Referring to fig. 1-2, a machine learning classification method based on adaptive error correction output coding,

comprises the following steps:

s1, loading a data set to be learned by the machine, creating a corresponding test set, eliminating the data of the test set before analyzing the data without introducing the rule of the test data, thereby influencing the selection of the algorithm, ensuring that the result of the test by adopting the test set is objective and credible without the problem of data perspective deviation,

s2, analyzing the data set by Numpy, Pandas and Matplotlib, dividing the data set into semantic class and panoramic class after analyzing and using classification function,

s3, extracting the segmented data set, defining the data set interval as 0, K, setting the needed row number and column number in the range of K, forming a coding matrix, generating and obtaining a prior information set, constructing the prior information set to greatly improve the learning and classification of useless information and improve the learning efficiency,

Further, when the error value is a positive number, the gradient is decreased, and when the error value is a negative number, the gradient is increased, so that the learned value can be adaptively adjusted and output until the machine can learn correct data and reject inappropriate data.

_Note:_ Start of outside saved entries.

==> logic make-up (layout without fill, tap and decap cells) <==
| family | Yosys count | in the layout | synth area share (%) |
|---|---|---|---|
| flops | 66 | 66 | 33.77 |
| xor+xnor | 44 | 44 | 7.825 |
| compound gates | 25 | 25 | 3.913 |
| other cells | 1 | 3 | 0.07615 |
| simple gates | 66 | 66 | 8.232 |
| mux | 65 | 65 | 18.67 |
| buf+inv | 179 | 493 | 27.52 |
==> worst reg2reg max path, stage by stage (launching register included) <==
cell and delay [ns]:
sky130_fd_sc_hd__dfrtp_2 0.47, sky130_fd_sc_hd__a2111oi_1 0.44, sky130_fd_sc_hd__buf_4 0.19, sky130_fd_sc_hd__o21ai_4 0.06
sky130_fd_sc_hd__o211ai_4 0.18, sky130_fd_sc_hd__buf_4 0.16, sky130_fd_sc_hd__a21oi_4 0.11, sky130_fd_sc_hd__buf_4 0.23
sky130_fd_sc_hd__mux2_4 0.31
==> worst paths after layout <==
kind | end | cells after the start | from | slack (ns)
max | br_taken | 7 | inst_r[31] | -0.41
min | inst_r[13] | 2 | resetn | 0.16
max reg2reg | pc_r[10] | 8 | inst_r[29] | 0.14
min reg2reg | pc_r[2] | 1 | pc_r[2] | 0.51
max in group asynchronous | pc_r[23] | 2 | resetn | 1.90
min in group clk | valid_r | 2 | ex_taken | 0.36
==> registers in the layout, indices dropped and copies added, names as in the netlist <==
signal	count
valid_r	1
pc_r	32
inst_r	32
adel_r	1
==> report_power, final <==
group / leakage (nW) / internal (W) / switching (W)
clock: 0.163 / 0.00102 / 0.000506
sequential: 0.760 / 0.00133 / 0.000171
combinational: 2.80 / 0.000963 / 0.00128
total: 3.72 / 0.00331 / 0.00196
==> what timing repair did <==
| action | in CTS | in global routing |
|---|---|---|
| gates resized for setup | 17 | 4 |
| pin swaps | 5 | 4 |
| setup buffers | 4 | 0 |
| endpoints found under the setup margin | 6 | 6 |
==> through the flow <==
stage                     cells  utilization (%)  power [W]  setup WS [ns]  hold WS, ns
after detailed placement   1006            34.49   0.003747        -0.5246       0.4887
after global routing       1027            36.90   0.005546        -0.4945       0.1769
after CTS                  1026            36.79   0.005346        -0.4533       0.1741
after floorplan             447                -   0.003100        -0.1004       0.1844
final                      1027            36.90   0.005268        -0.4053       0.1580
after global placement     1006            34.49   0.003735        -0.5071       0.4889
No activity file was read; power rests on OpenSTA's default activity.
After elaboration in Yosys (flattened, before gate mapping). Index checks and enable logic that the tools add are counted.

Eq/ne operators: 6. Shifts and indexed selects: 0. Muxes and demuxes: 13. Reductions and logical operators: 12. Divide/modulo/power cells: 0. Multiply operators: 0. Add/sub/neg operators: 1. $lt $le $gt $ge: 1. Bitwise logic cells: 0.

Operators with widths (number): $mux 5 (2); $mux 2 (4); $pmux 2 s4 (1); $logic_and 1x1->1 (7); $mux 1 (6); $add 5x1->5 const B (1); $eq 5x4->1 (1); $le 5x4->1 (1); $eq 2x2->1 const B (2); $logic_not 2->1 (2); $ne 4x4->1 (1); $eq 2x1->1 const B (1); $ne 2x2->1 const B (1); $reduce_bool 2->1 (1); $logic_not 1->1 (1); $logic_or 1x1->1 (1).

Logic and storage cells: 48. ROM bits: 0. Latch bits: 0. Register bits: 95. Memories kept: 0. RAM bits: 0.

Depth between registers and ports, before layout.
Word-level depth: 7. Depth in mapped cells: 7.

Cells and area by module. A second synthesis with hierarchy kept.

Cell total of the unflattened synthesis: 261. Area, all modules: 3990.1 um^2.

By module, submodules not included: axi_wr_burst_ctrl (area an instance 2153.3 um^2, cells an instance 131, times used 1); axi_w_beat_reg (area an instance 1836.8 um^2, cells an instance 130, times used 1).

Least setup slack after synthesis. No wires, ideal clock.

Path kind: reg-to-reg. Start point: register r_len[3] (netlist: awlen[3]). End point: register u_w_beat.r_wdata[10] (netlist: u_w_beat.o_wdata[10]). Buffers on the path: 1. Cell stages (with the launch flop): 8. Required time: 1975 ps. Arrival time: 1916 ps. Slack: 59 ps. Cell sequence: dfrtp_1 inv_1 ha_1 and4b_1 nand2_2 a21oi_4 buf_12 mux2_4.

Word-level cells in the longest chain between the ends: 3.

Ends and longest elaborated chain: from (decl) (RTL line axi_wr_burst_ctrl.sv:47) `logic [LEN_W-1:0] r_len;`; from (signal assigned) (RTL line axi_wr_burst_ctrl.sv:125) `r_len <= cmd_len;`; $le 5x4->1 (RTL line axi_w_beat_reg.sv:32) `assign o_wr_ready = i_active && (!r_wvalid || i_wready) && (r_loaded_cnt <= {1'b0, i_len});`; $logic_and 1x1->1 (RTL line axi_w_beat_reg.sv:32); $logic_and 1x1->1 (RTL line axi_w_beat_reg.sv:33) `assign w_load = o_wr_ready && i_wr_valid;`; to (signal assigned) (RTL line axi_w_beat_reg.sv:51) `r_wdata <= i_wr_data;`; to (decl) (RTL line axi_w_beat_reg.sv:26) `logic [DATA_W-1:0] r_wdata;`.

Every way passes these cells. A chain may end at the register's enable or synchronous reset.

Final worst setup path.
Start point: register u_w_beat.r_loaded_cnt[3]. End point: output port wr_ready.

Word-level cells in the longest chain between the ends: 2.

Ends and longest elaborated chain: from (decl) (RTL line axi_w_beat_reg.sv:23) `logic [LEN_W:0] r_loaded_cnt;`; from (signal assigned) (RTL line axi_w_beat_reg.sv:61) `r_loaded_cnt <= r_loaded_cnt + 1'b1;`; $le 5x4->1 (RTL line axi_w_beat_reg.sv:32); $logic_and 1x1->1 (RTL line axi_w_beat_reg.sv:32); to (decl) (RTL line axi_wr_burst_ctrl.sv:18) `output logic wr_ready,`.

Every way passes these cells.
$ cat config.mk
export PLATFORM = sky130hd
export DESIGN_NAME = angle_servo_ctrl_flat
export DESIGN_NICKNAME = d
export VERILOG_FILES = /design/src/rtl/angle_servo_ctrl_if.sv /design/src/rtl/angle_servo_ctrl.sv /design/src/flat_wrapper.sv
export SDC_FILE = /design/constraint.sdc
export NUM_CORES = 1
export LEC_CHECK = 0
export CORE_UTILIZATION = 58
export DETAILED_ROUTE_END_ITERATION = 12
export HOLD_SLACK_MARGIN = 0.08
export PLACE_DENSITY = 0.8
export SYNTH_ARGS = -nofsm -noshare
export SYNTH_HDL_FRONTEND = slang
export SYNTH_SLANG_ARGS = --single-unit
$ cat constraint.sdc
create_clock -name clock -period 4.6 [get_ports clock]
set_clock_uncertainty 0.2 [all_clocks]
set_input_delay 0.69 -clock clock [delete_from_list [all_inputs] [get_ports clock]]
set_output_delay 0.69 -clock clock [all_outputs]
set_load 0.01 [all_outputs]
$ cat src/rtl/angle_servo_ctrl_if.sv
// angle_servo_ctrl_if
//   Bundles the command, encoder and PWM-handshake signals of angle_servo_ctrl.
//   slave  : view used by angle_servo_ctrl (commands/encoder/PWM status in, PWM request/status out)
//   master : view used by the surrounding subsystem (register block, encoder reader, PWM generator)
//   Signals:
//     target_angle/angle_update/abort_angle/cruise_power : motion commands
//     enc_angle/enc_valid                                 : encoder samples
//     pwm_enable/pwm_done                                 : PWM generator status
//     pwm_ratio/pwm_direction/pwm_update                  : PWM request
//     current_angle/angle_done/startup_fail/busy          : controller status
interface angle_servo_ctrl_if #(
  parameter int unsigned ANGLE_W = 12,
  parameter int unsigned PWM_W   = 8
);
  logic [ANGLE_W-1:0] target_angle;
  logic               angle_update;
  logic               abort_angle;
  logic [PWM_W-1:0]   cruise_power;
  logic [ANGLE_W-1:0] enc_angle;
  logic               enc_valid;
  logic               pwm_enable;
  logic               pwm_done;
  logic [PWM_W-1:0]   pwm_ratio;
  logic               pwm_direction;
  logic               pwm_update;
  logic [ANGLE_W-1:0] current_angle;
  logic               angle_done;
  logic               startup_fail;
  logic               busy;

  modport slave (
    input  target_angle, angle_update, abort_angle, cruise_power,
           enc_angle, enc_valid, pwm_enable, pwm_done,
    output pwm_ratio, pwm_direction, pwm_update,
           current_angle, angle_done, startup_fail, busy
  );

  modport master (
    output target_angle, angle_update, abort_angle, cruise_power,
           enc_angle, enc_valid, pwm_enable, pwm_done,
    input  pwm_ratio, pwm_direction, pwm_update,
           current_angle, angle_done, startup_fail, busy
  );
endinterface

$ cat src/rtl/angle_servo_ctrl.sv
// angle_servo_ctrl
//   Closed-loop steering controller for one swerve-module rotation motor. Drives
//   the motor toward a target angle using sampled encoder angles, with ramped
//   power, shortest-path direction, deadband completion and stall detection.
//   Optional feature macro: ANGLE_SERVO_SLOWDOWN_EN (enables the DECEL ramp-down
//   when the remaining error falls inside SLOW_ZONE).
// Ports:
//   clock   : main clock
//   reset_n : asynchronous active-low reset
//   bus     : angle_servo_ctrl_if.slave
//             in : target_angle, angle_update, abort_angle, cruise_power,
//                  enc_angle, enc_valid, pwm_enable, pwm_done
//             out: pwm_ratio, pwm_direction, pwm_update, current_angle,
//                  angle_done, startup_fail, busy
module angle_servo_ctrl #(
  parameter int unsigned ANGLE_W      = 12,
  parameter int unsigned PWM_W        = 8,
  parameter int unsigned DEADBAND     = 4,
  parameter int unsigned SLOW_ZONE    = 128,
  parameter int unsigned RAMP_STEP    = 4,
  parameter int unsigned MIN_POWER    = 24,
  parameter int unsigned STALL_CYCLES = 500000
) (
  input  logic               clock,
  input  logic               reset_n,
  angle_servo_ctrl_if.slave  bus
);

  localparam int unsigned STALL_W = $clog2(STALL_CYCLES + 1);
  localparam int unsigned PW1     = PWM_W + 1;

  localparam logic [ANGLE_W-1:0] HALF_TURN = {1'b1, {(ANGLE_W-1){1'b0}}};
  localparam logic [ANGLE_W-1:0] DB        = ANGLE_W'(DEADBAND);
  localparam logic [ANGLE_W-1:0] SZ        = ANGLE_W'(SLOW_ZONE);
  localparam logic [PWM_W-1:0]   MINP      = PWM_W'(MIN_POWER);
  localparam logic [PWM_W-1:0]   STEP_N    = PWM_W'(RAMP_STEP);
  localparam logic [PW1-1:0]     STEP_W    = PW1'(RAMP_STEP);
  localparam logic [STALL_W-1:0] STALL_MAX = STALL_W'(STALL_CYCLES);

  typedef enum logic [2:0] {
    S_IDLE,
    S_ACCEL,
    S_CRUISE,
    S_DECEL,
    S_DONE,
    S_FAULT
  } state_t;

  state_t             state_q, state_d;
  logic [ANGLE_W-1:0] target_q, target_d;
  logic [ANGLE_W-1:0] current_q;
  logic [PWM_W-1:0]   ratio_q, ratio_d;
  logic               dir_q, dir_d;
  logic               upd_q, upd_d;
  logic               pending_q, pending_d;
  logic               done_q, done_d;
  logic               fail_q, fail_d;
  logic               sample_q;
  logic [STALL_W-1:0] stall_q;
  logic               stall_clr;
  logic               eval_hit;
  logic               moving;

  logic [ANGLE_W:0]   err_cur, err_new;
  logic               dir_cur, dir_new;
  logic [ANGLE_W-1:0] mag_cur, mag_new;
  logic [PWM_W-1:0]   ceiling;
  logic [PW1-1:0]     up_sum;

  // Returns {direction, magnitude} of the shortest rotation from cur to tgt.
  // Unsigned modular difference avoids any signed overflow; half-turn ties go up.
  function automatic logic [ANGLE_W:0] shortest_path(input logic [ANGLE_W-1:0] tgt,
                                                     input logic [ANGLE_W-1:0] cur);
    logic [ANGLE_W-1:0] d;
    d = tgt - cur;
    if (d <= HALF_TURN) shortest_path = {1'b1, d};
    else                shortest_path = {1'b0, (~d) + 1'b1};
  endfunction

  assign moving  = (state_q == S_ACCEL) || (state_q == S_CRUISE) || (state_q == S_DECEL);
  assign err_cur = shortest_path(target_q, current_q);
  assign err_new = shortest_path(bus.target_angle, current_q);
  assign dir_cur = err_cur[ANGLE_W];
  assign mag_cur = err_cur[ANGLE_W-1:0];
  assign dir_new = err_new[ANGLE_W];
  assign mag_new = err_new[ANGLE_W-1:0];
  assign ceiling = (bus.cruise_power < MINP) ? MINP : bus.cruise_power;
  assign up_sum  = {1'b0, ratio_q} + STEP_W;

  always_comb begin
    state_d   = state_q;
    target_d  = target_q;
    ratio_d   = ratio_q;
    dir_d     = dir_q;
    upd_d     = 1'b0;
    done_d    = done_q;
    fail_d    = fail_q;
    stall_clr = 1'b0;
    eval_hit  = 1'b0;

    if (bus.abort_angle) begin
      // Forced zero: issued even with an update outstanding.
      state_d = S_IDLE;
      ratio_d = '0;
      fail_d  = 1'b0;
      upd_d   = (ratio_q != '0);
    end else if (state_q == S_FAULT) begin
      state_d = S_FAULT;
    end else if (moving && !bus.pwm_enable) begin
      state_d = S_IDLE;
      ratio_d = '0;
      upd_d   = 1'b1;
    end else if (moving && (stall_q == STALL_MAX)) begin
      state_d = S_FAULT;
      ratio_d = '0;
      upd_d   = 1'b1;
      fail_d  = 1'b1;
    end else if (!moving) begin
      if (bus.angle_update && bus.pwm_enable) begin
        target_d  = bus.target_angle;
        done_d    = 1'b0;
        stall_clr = 1'b1;
        if (mag_new <= DB) begin
          state_d = S_DONE;
          done_d  = 1'b1;
          upd_d   = (ratio_q != '0);
          ratio_d = '0;
        end else begin
          state_d = S_ACCEL;
          ratio_d = MINP;
          dir_d   = dir_new;
          upd_d   = 1'b1;
        end
      end
    end else begin
      // Mid-motion retarget keeps the current ratio; the next encoder
      // evaluation picks up the new error and direction.
      if (bus.angle_update && bus.pwm_enable) begin
        target_d  = bus.target_angle;
        done_d    = 1'b0;
        stall_clr = 1'b1;
      end

      if (sample_q) begin
        if (mag_cur <= DB) begin
          state_d  = S_DONE;
          ratio_d  = '0;
          upd_d    = 1'b1;
          done_d   = 1'b1;
          eval_hit = 1'b1;
        end else if (dir_cur != dir_q) begin
          state_d  = S_ACCEL;
          ratio_d  = MINP;
          dir_d    = dir_cur;
          upd_d    = 1'b1;
          eval_hit = 1'b1;
        end
`ifdef ANGLE_SERVO_SLOWDOWN_EN
        else if ((state_q != S_DECEL) && (mag_cur <= SZ)) begin
          state_d = S_DECEL;
        end
`endif
      end

      // Ramp on the acknowledge of the outstanding update; with nothing
      // outstanding (quiet CRUISE just switched to DECEL) step right away.
      if (!eval_hit && (!pending_q || bus.pwm_done)) begin
        case (state_d)
          S_ACCEL: begin
            if (up_sum >= {1'b0, ceiling}) begin
              ratio_d = ceiling;
              state_d = S_CRUISE;
            end else begin
              ratio_d = up_sum[PWM_W-1:0];
            end
          end
          S_DECEL: begin
            if ({1'b0, ratio_q} >= ({1'b0, MINP} + STEP_W)) ratio_d = ratio_q - STEP_N;
            else                                            ratio_d = MINP;
          end
          default: ratio_d = ratio_q;
        endcase
        upd_d = (ratio_d != ratio_q);
      end
    end
  end

  always_comb begin
    pending_d = pending_q;
    if (upd_d)             pending_d = 1'b1;
    else if (bus.pwm_done) pending_d = 1'b0;
  end

  always_ff @(posedge clock or negedge reset_n) begin
    if (!reset_n) begin
      state_q   <= S_IDLE;
      target_q  <= '0;
      current_q <= '0;
      ratio_q   <= '0;
      dir_q     <= 1'b0;
      upd_q     <= 1'b0;
      pending_q <= 1'b0;
      done_q    <= 1'b0;
      fail_q    <= 1'b0;
      sample_q  <= 1'b0;
    end else begin
      state_q   <= state_d;
      target_q  <= target_d;
      ratio_q   <= ratio_d;
      dir_q     <= dir_d;
      upd_q     <= upd_d;
      pending_q <= pending_d;
      done_q    <= done_d;
      fail_q    <= fail_d;
      sample_q  <= bus.enc_valid;
      if (bus.enc_valid) current_q <= bus.enc_angle;
    end
  end

  // Stall counter runs only while moving; any encoder movement restarts it.
  always_ff @(posedge clock or negedge reset_n) begin
    if (!reset_n) begin
      stall_q <= '0;
    end else if (!moving || stall_clr || (bus.enc_valid && (bus.enc_angle != current_q))) begin
      stall_q <= '0;
    end else if (stall_q != STALL_MAX) begin
      stall_q <= stall_q + 1'b1;
    end
  end

  assign bus.pwm_ratio     = ratio_q;
  assign bus.pwm_direction = dir_q;
  assign bus.pwm_update    = upd_q;
  assign bus.current_angle = current_q;
  assign bus.angle_done    = done_q;
  assign bus.startup_fail  = fail_q;
  assign bus.busy          = moving;

endmodule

Further, in step S2, the semantic class and the panorama class correspond to specifically:

semantic classes are data in the dataset labeled with its category,

the panorama class is to distinguish instance based on the semantic class.

Further, the content of the numerical values in the data set specifically includes:

a first channel, to which the value belongs,

Further, the classification function is a train _ test _ split function, a random _ state parameter can achieve the function of setting a random generator seed, the seed can be transferred to a plurality of data sets with the same row number, and the data sets can be divided on the same index.

Further, each time a new data set is imported in step S1, a new test set needs to be created, otherwise each run will result in a different test set.

The above description is only a preferred embodiment of the present invention and is not intended to limit the present invention, and various modifications and changes may be made by those skilled in the art. Any modification, equivalent replacement, or improvement made within the spirit and principle of the present invention should be included in the protection scope of the present invention.

Claims

1. A machine learning classification method based on adaptive error correction output coding is characterized in that,

comprises the following steps:

s2, analyzing the data set, dividing the data set after analyzing the data set by using a classification function,

is divided into semantic class and panoramic class,

s3, extracting the segmented data set, defining the data set interval as (0, K), setting the required row number and column number to form a coding matrix, generating to obtain a prior information set,

2. The method of claim 1, wherein the gradient decreases when the error value is positive, and the gradient increases when the error value is negative.

3. The method of claim 1, wherein in step S2, the semantic class and the panorama class are specifically:

semantic classes are data in the dataset labeled with its category,

the panorama class is to distinguish instance based on the semantic class.

4. The method according to claim 1, wherein the values in the data set comprise contents specifically as follows:

a first channel, to which the value belongs,

5. The adaptive error correction output coding-based machine learning classification method according to claim 1, wherein the classification function is a train test split function.

6. The method of claim 1, wherein a new test set is created for each importing of a new data set in step S1.